Your goal –
First find the line with "Settings changed: CAP_MARGIN 5 to 20, CTS_BUF_LIST" in the entries below, then set down exactly every line through the line with "export DESIGN_NICKNAME = qg_screen_lane", that line included.

───── Provided information ─────

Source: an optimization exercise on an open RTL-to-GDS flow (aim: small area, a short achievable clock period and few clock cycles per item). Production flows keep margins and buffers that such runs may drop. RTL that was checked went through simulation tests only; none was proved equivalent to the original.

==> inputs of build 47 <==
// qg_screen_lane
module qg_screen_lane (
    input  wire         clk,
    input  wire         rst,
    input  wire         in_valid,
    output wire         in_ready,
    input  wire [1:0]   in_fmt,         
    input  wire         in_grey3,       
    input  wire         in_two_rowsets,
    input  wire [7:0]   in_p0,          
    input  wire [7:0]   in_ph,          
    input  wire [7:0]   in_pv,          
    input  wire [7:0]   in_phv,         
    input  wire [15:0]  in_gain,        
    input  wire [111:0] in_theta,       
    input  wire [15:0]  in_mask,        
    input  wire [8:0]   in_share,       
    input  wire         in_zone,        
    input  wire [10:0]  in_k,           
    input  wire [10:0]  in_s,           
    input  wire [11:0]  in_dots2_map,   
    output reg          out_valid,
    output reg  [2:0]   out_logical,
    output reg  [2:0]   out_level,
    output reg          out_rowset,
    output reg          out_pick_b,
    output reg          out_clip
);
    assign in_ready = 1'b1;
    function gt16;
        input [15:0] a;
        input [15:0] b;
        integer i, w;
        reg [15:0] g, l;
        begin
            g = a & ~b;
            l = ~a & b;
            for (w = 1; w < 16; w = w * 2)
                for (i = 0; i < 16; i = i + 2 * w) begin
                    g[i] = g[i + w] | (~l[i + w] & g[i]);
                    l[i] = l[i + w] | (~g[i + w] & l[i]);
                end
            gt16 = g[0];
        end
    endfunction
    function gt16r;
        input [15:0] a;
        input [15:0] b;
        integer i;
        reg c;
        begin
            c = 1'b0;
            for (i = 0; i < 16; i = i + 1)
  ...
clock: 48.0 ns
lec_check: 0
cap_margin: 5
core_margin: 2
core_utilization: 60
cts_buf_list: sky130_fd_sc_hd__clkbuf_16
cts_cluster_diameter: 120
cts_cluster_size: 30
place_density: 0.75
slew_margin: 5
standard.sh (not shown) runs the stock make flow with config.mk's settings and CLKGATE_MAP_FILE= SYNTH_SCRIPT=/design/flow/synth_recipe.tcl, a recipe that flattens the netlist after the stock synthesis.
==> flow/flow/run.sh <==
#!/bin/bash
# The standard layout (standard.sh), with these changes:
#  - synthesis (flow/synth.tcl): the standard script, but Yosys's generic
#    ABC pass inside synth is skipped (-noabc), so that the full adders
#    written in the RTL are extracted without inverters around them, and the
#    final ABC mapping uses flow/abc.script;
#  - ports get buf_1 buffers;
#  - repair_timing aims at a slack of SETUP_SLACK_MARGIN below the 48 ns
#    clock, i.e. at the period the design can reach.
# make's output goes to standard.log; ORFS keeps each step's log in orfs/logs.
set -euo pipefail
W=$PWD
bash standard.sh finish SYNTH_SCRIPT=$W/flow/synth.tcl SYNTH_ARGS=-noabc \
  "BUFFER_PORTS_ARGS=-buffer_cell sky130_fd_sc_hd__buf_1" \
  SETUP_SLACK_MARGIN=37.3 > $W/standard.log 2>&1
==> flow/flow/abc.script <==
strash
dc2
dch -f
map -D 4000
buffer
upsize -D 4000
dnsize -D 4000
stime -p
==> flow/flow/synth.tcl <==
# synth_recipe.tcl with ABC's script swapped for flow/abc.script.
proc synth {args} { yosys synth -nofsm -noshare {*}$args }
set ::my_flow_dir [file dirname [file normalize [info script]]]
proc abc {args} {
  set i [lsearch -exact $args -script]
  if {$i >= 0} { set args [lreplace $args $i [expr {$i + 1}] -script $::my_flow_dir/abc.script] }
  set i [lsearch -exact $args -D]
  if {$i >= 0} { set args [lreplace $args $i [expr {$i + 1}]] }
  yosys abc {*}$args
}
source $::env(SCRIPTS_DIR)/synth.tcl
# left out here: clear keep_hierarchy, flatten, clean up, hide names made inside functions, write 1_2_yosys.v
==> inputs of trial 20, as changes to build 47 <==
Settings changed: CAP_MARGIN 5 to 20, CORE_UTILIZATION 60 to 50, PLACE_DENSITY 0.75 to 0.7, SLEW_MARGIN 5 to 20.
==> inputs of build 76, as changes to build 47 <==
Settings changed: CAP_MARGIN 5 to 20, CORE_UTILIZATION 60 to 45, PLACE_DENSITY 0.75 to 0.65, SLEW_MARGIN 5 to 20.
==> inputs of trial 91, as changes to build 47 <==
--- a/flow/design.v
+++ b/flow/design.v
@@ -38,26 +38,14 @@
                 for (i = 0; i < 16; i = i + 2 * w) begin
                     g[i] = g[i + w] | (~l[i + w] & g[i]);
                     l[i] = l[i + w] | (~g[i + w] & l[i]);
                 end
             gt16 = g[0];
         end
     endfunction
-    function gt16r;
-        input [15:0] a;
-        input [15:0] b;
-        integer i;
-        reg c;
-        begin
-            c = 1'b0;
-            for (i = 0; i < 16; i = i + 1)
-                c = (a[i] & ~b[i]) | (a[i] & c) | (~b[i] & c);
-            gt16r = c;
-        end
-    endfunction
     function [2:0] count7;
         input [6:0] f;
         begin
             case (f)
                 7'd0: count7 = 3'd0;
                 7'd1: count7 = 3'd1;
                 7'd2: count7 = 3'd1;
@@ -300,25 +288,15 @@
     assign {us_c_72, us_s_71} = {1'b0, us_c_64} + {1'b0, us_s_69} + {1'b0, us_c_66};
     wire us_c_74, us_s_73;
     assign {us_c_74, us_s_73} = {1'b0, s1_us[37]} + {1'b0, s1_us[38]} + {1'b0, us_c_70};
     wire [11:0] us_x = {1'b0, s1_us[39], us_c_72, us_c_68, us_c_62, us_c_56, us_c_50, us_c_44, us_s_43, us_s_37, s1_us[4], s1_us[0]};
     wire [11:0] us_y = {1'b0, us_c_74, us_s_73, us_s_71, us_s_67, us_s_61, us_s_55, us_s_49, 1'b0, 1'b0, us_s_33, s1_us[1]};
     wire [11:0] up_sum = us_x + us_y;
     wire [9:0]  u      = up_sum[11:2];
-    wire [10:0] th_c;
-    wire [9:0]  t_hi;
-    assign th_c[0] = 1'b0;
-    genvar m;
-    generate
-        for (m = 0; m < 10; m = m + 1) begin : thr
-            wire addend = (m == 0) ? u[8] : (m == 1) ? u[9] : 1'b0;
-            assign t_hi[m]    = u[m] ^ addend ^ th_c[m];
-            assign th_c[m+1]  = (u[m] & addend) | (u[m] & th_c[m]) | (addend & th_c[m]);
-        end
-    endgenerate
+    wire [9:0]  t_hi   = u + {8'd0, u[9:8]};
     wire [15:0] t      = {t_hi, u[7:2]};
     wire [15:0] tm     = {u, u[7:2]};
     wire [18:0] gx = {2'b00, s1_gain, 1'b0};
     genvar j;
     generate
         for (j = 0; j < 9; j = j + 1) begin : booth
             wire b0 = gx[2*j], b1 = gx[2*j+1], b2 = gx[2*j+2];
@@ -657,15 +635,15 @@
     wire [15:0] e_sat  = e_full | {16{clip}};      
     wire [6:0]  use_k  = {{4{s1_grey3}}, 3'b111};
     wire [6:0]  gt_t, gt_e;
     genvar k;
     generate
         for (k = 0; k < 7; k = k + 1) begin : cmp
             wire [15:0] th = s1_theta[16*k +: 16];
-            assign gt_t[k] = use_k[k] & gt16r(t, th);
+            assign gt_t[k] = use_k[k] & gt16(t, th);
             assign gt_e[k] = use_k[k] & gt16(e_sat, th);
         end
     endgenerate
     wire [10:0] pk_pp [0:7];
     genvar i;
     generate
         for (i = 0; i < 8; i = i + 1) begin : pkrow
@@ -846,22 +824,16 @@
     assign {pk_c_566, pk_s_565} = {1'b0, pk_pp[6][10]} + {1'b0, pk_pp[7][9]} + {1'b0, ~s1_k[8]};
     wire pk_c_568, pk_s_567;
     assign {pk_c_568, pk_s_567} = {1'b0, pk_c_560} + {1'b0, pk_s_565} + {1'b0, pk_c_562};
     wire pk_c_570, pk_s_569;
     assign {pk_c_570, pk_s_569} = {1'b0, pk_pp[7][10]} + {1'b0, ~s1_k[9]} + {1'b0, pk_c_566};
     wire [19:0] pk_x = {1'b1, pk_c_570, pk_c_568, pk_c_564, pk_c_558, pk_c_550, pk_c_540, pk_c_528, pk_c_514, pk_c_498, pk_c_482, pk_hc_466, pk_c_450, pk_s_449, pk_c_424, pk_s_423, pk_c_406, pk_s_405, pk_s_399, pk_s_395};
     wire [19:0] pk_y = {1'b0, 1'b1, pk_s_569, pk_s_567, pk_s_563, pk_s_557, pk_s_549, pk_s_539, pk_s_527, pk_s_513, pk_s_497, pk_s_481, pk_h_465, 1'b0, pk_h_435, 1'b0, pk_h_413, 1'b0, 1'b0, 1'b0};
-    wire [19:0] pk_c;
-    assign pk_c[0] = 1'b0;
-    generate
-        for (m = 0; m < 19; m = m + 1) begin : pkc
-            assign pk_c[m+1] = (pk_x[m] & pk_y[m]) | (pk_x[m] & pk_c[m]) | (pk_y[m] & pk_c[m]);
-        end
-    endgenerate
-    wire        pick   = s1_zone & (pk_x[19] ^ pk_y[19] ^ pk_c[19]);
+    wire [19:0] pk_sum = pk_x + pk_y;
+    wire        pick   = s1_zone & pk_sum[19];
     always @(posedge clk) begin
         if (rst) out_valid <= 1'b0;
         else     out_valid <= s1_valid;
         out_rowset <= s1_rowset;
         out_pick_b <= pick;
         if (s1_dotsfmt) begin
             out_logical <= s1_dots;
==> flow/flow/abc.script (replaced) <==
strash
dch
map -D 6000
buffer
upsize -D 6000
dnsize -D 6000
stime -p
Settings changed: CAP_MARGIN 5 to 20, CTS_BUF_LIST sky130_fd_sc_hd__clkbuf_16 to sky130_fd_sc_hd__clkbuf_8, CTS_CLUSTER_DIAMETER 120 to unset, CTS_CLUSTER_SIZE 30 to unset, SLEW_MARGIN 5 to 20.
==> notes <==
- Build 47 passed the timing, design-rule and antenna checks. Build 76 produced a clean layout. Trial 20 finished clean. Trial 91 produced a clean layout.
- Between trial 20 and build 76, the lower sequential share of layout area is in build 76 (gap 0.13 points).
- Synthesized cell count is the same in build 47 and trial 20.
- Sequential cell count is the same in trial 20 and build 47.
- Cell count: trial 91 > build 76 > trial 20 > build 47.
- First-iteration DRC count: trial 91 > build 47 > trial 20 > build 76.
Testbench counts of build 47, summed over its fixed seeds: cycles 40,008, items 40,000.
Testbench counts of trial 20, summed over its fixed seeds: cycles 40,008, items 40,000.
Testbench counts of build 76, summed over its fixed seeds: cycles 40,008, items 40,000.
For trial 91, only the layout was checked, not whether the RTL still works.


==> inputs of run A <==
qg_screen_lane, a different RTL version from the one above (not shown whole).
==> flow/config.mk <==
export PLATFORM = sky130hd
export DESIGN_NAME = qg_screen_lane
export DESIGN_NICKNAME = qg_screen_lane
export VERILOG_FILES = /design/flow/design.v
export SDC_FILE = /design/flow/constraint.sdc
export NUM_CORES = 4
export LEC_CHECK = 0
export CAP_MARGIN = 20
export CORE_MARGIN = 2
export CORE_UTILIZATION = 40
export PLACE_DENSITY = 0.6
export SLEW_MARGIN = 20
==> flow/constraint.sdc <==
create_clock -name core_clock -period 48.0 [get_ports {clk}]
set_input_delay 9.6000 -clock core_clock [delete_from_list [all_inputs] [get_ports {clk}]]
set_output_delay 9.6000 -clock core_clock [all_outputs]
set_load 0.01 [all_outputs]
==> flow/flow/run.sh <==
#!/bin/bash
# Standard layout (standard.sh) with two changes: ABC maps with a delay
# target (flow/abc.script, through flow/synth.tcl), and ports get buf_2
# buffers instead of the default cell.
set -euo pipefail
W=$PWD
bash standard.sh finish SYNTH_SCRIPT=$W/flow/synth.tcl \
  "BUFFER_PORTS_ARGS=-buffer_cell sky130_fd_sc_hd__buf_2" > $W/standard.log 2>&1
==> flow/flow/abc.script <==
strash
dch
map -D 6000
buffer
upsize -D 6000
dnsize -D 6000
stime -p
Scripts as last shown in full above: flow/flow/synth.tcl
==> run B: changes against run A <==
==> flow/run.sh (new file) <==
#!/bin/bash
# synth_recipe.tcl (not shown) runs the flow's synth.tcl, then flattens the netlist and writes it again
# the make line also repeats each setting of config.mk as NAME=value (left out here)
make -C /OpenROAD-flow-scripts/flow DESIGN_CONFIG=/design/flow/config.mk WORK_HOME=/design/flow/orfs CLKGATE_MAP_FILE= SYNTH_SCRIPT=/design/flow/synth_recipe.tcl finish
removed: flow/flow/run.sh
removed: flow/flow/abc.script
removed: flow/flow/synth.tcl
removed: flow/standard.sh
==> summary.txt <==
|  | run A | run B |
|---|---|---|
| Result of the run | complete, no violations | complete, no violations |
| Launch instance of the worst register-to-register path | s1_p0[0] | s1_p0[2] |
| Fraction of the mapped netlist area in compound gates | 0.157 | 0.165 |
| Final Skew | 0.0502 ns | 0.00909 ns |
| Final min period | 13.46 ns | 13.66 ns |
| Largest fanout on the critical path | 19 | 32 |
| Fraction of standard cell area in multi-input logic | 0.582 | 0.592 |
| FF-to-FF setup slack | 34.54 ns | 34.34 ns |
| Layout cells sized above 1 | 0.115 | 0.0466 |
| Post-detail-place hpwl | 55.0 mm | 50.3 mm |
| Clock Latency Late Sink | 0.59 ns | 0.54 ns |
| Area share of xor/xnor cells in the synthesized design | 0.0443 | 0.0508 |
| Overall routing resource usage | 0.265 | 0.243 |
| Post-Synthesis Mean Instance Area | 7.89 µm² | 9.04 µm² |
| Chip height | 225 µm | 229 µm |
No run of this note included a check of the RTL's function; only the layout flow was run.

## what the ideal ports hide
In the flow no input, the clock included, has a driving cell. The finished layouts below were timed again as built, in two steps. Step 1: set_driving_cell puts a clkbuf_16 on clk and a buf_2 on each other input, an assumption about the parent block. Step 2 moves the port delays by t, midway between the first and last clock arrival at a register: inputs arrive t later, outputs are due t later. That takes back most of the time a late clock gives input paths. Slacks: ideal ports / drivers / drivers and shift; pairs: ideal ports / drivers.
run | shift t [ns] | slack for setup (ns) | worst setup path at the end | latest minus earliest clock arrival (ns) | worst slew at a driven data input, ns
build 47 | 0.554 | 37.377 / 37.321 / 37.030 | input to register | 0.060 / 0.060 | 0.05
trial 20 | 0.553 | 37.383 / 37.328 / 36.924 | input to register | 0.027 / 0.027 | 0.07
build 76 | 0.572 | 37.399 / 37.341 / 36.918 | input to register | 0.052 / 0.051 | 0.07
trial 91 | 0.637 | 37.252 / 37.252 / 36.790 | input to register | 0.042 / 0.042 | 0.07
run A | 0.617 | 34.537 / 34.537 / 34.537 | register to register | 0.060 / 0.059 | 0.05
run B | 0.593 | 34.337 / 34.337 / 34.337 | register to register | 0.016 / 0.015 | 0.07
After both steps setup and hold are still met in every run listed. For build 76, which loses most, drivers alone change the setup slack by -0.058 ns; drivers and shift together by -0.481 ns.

─────

Solution to this task –
Settings changed: CAP_MARGIN 5 to 20, CTS_BUF_LIST sky130_fd_sc_hd__clkbuf_16 to sky130_fd_sc_hd__clkbuf_8, CTS_CLUSTER_DIAMETER 120 to unset, CTS_CLUSTER_SIZE 30 to unset, SLEW_MARGIN 5 to 20.
==> notes <==
- Build 47 passed the timing, design-rule and antenna checks. Build 76 produced a clean layout. Trial 20 finished clean. Trial 91 produced a clean layout.
- Between trial 20 and build 76, the lower sequential share of layout area is in build 76 (gap 0.13 points).
- Synthesized cell count is the same in build 47 and trial 20.
- Sequential cell count is the same in trial 20 and build 47.
- Cell count: trial 91 > build 76 > trial 20 > build 47.
- First-iteration DRC count: trial 91 > build 47 > trial 20 > build 76.
Testbench counts of build 47, summed over its fixed seeds: cycles 40,008, items 40,000.
Testbench counts of trial 20, summed over its fixed seeds: cycles 40,008, items 40,000.
Testbench counts of build 76, summed over its fixed seeds: cycles 40,008, items 40,000.
For trial 91, only the layout was checked, not whether the RTL still works.


==> inputs of run A <==
qg_screen_lane, a different RTL version from the one above (not shown whole).
==> flow/config.mk <==
export PLATFORM = sky130hd
export DESIGN_NAME = qg_screen_lane
export DESIGN_NICKNAME = qg_screen_lane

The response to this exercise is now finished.